====== EXTRACTED MATERIAL ======
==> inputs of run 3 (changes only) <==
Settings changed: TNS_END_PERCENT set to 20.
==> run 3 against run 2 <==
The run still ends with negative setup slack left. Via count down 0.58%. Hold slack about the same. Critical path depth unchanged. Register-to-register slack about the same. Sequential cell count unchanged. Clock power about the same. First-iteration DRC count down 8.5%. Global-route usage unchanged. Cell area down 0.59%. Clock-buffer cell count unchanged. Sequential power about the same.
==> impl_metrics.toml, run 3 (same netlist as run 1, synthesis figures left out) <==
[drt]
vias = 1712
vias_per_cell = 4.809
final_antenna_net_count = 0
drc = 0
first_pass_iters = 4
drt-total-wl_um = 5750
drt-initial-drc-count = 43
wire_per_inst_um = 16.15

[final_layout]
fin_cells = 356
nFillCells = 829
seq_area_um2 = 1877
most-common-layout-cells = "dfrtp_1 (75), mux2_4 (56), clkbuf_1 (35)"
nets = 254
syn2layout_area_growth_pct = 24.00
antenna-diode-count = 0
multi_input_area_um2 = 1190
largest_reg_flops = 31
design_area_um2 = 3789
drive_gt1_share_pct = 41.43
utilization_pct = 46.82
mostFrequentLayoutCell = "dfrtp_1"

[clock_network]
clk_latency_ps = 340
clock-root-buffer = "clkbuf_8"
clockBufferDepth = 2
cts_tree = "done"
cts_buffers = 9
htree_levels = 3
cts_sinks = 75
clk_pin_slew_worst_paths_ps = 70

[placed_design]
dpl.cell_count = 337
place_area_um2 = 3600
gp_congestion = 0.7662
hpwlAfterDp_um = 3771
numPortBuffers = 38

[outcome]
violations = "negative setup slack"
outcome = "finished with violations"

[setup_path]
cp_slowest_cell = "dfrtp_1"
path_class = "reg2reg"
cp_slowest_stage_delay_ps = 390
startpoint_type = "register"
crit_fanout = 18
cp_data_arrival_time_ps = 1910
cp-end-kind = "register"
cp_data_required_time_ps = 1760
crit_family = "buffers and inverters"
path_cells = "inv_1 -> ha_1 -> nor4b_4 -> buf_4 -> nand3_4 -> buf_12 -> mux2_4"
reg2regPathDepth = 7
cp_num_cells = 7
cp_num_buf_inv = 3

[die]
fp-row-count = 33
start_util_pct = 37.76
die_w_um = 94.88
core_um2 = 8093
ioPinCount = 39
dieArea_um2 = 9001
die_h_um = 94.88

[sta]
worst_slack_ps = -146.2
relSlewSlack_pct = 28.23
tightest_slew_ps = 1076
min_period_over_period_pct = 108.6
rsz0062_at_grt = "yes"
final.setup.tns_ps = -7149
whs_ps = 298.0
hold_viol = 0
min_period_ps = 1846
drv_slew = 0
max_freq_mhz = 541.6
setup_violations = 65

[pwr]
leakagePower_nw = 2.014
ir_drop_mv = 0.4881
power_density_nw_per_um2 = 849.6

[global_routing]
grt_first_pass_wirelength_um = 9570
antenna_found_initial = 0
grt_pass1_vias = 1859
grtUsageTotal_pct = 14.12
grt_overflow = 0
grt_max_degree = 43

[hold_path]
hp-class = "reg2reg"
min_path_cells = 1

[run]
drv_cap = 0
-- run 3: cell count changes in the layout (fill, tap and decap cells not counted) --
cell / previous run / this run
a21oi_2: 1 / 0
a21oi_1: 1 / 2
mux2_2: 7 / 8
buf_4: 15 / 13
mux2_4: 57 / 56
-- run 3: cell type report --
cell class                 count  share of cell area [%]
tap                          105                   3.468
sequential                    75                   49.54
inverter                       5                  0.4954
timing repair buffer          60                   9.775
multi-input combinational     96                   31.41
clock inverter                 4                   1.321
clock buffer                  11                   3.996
======
====== EXTRACTED MATERIAL ======
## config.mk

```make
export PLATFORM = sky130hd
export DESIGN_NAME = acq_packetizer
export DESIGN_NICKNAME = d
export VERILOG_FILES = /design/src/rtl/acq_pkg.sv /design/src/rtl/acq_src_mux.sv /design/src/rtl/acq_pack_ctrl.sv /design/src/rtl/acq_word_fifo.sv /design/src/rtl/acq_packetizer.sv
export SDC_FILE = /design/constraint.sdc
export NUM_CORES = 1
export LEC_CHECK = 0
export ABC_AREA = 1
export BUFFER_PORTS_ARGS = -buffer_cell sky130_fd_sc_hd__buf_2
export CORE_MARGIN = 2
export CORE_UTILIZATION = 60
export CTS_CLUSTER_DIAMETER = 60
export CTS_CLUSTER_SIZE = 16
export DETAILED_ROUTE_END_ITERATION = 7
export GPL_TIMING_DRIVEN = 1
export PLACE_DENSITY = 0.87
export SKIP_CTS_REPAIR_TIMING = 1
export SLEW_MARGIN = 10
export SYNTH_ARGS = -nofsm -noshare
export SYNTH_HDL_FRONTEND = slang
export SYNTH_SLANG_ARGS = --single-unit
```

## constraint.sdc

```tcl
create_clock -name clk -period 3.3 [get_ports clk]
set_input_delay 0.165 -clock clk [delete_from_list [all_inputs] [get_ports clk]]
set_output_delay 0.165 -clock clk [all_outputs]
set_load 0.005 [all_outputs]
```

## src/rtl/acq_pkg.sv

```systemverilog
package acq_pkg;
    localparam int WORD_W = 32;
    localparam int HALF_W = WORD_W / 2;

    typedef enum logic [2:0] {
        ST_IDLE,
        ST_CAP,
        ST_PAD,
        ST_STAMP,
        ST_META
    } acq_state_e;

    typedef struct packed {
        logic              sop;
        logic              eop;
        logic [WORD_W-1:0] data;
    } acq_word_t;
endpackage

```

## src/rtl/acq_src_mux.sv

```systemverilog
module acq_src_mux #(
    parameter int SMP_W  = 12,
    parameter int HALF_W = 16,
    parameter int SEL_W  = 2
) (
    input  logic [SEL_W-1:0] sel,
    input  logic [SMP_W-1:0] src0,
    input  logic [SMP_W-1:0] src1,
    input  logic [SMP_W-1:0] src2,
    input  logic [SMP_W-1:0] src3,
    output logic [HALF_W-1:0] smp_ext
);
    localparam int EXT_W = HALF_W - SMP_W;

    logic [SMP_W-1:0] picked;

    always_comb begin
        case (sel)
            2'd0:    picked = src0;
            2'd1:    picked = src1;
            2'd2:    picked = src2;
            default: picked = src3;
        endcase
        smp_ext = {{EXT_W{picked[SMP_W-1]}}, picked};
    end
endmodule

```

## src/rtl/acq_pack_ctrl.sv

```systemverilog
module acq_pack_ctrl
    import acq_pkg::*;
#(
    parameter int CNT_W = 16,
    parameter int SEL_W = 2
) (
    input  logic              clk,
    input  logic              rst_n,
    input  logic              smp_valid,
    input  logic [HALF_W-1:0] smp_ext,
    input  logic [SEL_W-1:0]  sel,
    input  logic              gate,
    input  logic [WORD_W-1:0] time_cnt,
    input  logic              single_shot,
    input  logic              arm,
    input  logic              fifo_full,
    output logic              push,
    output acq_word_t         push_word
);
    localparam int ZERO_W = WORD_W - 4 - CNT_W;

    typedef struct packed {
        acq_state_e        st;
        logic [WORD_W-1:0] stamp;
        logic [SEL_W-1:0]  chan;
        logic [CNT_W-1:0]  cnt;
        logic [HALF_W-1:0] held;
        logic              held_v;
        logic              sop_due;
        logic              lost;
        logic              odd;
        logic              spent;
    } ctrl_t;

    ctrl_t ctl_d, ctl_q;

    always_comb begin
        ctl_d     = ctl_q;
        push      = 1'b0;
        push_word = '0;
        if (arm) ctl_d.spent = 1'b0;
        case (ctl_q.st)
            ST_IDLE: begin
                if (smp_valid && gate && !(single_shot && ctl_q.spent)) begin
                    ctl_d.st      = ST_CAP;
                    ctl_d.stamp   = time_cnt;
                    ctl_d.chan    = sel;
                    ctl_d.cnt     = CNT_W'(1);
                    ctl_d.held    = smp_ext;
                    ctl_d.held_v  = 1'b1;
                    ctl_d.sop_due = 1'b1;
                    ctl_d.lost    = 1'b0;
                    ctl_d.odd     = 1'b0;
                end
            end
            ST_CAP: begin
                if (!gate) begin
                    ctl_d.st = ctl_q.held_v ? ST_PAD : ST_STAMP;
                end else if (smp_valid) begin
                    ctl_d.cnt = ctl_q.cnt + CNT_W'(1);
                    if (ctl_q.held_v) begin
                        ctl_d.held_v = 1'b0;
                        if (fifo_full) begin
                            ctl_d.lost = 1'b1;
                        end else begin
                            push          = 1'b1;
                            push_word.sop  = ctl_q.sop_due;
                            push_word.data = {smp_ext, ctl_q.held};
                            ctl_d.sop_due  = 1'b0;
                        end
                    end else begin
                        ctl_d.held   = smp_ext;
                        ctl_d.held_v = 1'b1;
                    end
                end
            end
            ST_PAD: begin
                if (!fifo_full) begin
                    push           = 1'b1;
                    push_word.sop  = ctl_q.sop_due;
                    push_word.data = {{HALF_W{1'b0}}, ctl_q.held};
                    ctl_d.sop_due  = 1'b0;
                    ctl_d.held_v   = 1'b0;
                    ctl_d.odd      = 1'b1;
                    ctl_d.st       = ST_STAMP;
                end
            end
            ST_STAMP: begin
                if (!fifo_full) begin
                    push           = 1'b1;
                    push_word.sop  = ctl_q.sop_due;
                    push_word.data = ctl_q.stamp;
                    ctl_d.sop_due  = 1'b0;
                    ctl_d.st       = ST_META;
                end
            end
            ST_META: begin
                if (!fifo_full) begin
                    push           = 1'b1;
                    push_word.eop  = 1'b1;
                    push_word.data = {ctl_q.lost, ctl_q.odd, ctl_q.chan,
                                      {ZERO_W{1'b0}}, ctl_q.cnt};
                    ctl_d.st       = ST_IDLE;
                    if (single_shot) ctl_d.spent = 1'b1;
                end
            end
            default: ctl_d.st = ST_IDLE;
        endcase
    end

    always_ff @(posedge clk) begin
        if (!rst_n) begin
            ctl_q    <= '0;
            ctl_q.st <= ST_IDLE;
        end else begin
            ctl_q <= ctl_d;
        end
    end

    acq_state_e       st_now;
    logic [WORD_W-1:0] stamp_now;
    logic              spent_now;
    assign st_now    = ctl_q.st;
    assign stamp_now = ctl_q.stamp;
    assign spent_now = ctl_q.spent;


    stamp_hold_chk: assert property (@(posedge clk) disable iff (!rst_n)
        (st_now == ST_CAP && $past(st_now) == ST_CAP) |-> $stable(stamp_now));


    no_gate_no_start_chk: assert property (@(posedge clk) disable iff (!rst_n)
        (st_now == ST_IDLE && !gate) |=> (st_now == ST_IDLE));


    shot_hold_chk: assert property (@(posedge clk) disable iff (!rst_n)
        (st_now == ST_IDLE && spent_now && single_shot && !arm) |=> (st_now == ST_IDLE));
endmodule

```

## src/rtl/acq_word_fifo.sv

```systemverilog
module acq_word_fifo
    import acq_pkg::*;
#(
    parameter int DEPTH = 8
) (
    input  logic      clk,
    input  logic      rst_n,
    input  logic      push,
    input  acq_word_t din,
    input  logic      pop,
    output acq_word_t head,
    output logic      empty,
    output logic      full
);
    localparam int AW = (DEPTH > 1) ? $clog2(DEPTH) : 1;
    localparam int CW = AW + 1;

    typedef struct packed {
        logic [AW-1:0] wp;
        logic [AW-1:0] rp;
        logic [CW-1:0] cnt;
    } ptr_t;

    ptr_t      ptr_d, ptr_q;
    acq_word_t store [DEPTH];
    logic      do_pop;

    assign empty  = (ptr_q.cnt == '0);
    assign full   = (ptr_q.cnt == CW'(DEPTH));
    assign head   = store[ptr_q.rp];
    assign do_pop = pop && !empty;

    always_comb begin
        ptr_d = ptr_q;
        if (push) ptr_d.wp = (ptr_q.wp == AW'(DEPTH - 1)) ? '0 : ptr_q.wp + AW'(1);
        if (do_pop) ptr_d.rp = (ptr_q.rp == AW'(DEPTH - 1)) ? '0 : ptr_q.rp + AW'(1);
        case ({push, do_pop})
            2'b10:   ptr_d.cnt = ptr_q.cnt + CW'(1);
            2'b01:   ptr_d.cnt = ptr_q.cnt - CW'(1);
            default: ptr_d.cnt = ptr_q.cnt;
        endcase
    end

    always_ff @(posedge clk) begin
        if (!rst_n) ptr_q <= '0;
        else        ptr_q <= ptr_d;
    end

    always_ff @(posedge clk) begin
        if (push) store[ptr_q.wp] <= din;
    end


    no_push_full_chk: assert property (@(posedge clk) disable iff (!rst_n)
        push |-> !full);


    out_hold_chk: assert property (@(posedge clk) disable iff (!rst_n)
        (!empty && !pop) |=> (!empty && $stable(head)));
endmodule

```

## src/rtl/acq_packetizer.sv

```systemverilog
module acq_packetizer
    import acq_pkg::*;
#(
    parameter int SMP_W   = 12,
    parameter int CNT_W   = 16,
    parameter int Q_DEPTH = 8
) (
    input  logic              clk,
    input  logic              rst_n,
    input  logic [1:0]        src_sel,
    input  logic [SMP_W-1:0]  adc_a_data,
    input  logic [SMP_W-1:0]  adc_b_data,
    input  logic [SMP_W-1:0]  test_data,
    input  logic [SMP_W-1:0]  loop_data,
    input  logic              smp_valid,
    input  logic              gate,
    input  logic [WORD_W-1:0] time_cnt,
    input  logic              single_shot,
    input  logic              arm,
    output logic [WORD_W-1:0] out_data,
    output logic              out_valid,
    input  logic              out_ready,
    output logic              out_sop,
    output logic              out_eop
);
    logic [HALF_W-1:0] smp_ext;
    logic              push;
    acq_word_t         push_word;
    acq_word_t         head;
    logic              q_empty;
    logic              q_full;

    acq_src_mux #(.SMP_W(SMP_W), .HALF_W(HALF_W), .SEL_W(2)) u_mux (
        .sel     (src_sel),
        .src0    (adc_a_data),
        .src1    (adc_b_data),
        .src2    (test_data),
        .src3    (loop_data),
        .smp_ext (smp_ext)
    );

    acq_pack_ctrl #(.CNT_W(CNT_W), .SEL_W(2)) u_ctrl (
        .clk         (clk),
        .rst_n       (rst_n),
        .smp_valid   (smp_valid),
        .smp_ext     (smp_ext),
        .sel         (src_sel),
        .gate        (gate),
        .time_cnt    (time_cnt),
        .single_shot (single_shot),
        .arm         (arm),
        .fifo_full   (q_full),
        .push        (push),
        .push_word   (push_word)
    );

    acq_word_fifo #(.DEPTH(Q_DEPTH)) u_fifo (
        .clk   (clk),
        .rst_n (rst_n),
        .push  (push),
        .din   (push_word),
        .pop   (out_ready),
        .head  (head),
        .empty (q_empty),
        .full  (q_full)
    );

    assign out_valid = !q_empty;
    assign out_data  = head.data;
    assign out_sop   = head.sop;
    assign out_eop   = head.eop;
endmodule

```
======
All that is wanted is the stretch of lines above from the one containing "run 3 against" through the one containing "The run still", duplicated exactly.

==> run 3 against run 2 <==
The run still ends with negative setup slack left. Via count down 0.58%. Hold slack about the same. Critical path depth unchanged. Register-to-register slack about the same. Sequential cell count unchanged. Clock power about the same. First-iteration DRC count down 8.5%. Global-route usage unchanged. Cell area down 0.59%. Clock-buffer cell count unchanged. Sequential power about the same.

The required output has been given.